# PROBLEM DESCRIPTION
Your answer should consist of every line from the records that holds the string "localparam".

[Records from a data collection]
Context: an optimization exercise on an open-source flow, tuned for small area. The choices shown serve that exercise and are no tape-out recipe.
At most, simulation tests tie the RTL to the original design; equivalence was not proved.
Power figures rest on the tool's default switching activity, not on a simulated workload.

==> flow/design.v <==
`timescale 1ns / 1ps
module check_receive_window (
	input clk,
	input rst_n,
	input [63:0] in_tt_data,
	input [7:0] in_tt_ctrl,
	input in_tt_wr,
	input in_buffer_rdy,
	input in_table_wr,
	input [15:0] in_port_number,
	input [15:0] in_buffer_number,
	input [63:0] in_window_start,
	input [63:0] in_window_end,
	input [63:0] in_global_time,
	input [15:0] in_flow_id,
	input in_tt_flag,
	input [15:0] in_tt_length,
	output reg out_tt_flag_clear,
	output [63:0] out_buffer_data,
	output [7:0] out_buffer_ctrl,
	output out_buffer_wr,
	output out_tt_rdy,
	output [3:0] out_switch_port,
	output [3:0] out_switch_buffer,
	output reg out_table_rdy
);
	localparam [3:0] CT0 = 4'b0000;    
	localparam [3:0] CT1 = 4'b0001;    
	localparam [3:0] CT2 = 4'b0011;    
	localparam [3:0] CID = 4'b0111;    
	localparam [3:0] DROP = 4'b0100;   
	localparam [3:0] WD0 = 4'b0110;    
	localparam [3:0] WD1 = 4'b1110;    
	localparam [3:0] WD2 = 4'b1010;    
	localparam [3:0] WD3 = 4'b0010;    
	localparam [3:0] IDLE = 4'b0101;   
	reg entry_active;           
	reg [3:0] port_onehot;
	reg [3:0] buffer_number;
	reg [63:0] window_start;
	reg [63:0] window_end;
	reg [15:0] flow_id;
	reg [15:0] tt_length;
	reg [3:0] pstate;
	reg header_ok;
	reg [63:0] word_a;          
	reg [63:0] word_b;          
	wire carry4 = window_end[3] | (window_end[2] & window_end[1]);
	wire [63:0] end_plus;
	wire [63:4] inc_c;
	assign end_plus[0] = window_end[0];
	assign end_plus[1] = ~window_end[1];
	assign end_plus[2] = window_end[2] ^ window_end[1];
	assign end_plus[3] = ~(window_end[3] ^ (window_end[2] & window_end[1]));
	genvar gi;
	generate
		for (gi = 4; gi < 64; gi = gi + 1) begin : inc
			assign end_plus[gi] = window_end[gi] ^ inc_c[gi];
			if (gi == 4) begin : first
				assign inc_c[gi] = carry4;
			end else if ((gi - 4) % 4 == 0) begin : blk
				assign inc_c[gi] = carry4 & (&window_end[gi - 1:4]);
			end else begin : mid
				assign inc_c[gi] = window_end[gi - 1] & inc_c[gi - 1];
			end
		end
	endgenerate
	wire expired, start_ok, end_ok;
	ge64 ge_exp (.a(in_global_time), .b(end_plus), .y(expired));
	ge64 ge_start (.a(word_a), .b(window_start), .y(start_ok));
	ge64 ge_end (.a(window_end), .b(word_a), .y(end_ok));
	wire time_ok = start_ok && end_ok;
	wire id_ok = word_b[63:32] == {flow_id, tt_length};
	wire ctrl_end = in_tt_ctrl == 8'h01;
	wire take0 = pstate == CT0 && in_tt_wr;
	wire take1 = pstate == CT1 && in_tt_wr;
	wire fwd_hdr = pstate[3];
	wire pass = pstate == WD3;
	always @(posedge clk or negedge rst_n) begin
		if (!rst_n) begin
			entry_active <= 1'b0;
			out_table_rdy <= 1'b0;
			out_tt_flag_clear <= 1'b0;
		end else begin
			out_table_rdy <= !entry_active && !in_table_wr;
			out_tt_flag_clear <= entry_active && expired && in_tt_flag && header_ok;
			if (!entry_active) begin
				if (in_table_wr) entry_active <= 1'b1;
			end else if (expired && (!in_tt_flag || header_ok)) begin
				entry_active <= 1'b0;
			end
		end
	end
	always @(posedge clk) begin
		if (!entry_active && in_table_wr) begin
			port_onehot <= {in_port_number == 16'd4, in_port_number == 16'd3,
			                in_port_number == 16'd2, in_port_number == 16'd1};
			buffer_number <= in_buffer_number[3:0];
			window_start <= in_window_start;
			window_end <= in_window_end;
			flow_id <= in_flow_id;
			tt_length <= in_tt_length;
		end
	end
	always @(posedge clk or negedge rst_n) begin
		if (!rst_n) begin
			pstate <= IDLE;
			header_ok <= 1'b0;
		end else begin
			case (pstate)
			IDLE: if (in_table_wr) pstate <= CT0;
			CT0: if (take0) begin
				pstate <= CT1;
				header_ok <= 1'b0;
			end
			CT1: if (in_tt_wr) begin
				pstate <= CT2;
				header_ok <= 1'b0;
			end
			CT2: if (time_ok) begin
				pstate <= CID;
				header_ok <= 1'b1;
			end else begin
				pstate <= DROP;
			end
			CID: pstate <= id_ok ? WD0 : DROP;
			DROP: if (ctrl_end) pstate <= CT0;
			WD0: pstate <= WD1;
			WD1: pstate <= WD2;
			WD2: pstate <= ctrl_end ? CT0 : WD3;
			WD3: if (ctrl_end) pstate <= CT0;
			default: pstate <= CT0;
			endcase
		end
	end
	always @(posedge clk) begin
		if (take0 || take1) word_b <= in_tt_data;
		if (take1 || pstate == WD1) word_a <= word_b;
	end
	assign out_tt_rdy = pstate == CT0 || pstate == DROP || pstate == IDLE || (pass && in_buffer_rdy);
	assign out_buffer_wr = fwd_hdr || (pass && in_tt_wr);
	assign out_buffer_data = fwd_hdr ? word_a : in_tt_data;
	assign out_buffer_ctrl = fwd_hdr ? 8'd0 : in_tt_ctrl;
	assign out_switch_port = port_onehot;
	assign out_switch_buffer = buffer_number;
endmodule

# RESPONSE AREA
	localparam [3:0] CT0 = 4'b0000;    
	localparam [3:0] CT1 = 4'b0001;    
	localparam [3:0] CT2 = 4'b0011;    
	localparam [3:0] CID = 4'b0111;    
	localparam [3:0] DROP = 4'b0100;   
	localparam [3:0] WD0 = 4'b0110;    
	localparam [3:0] WD1 = 4'b1110;    
	localparam [3:0] WD2 = 4'b1010;    
	localparam [3:0] WD3 = 4'b0010;    
	localparam [3:0] IDLE = 4'b0101;   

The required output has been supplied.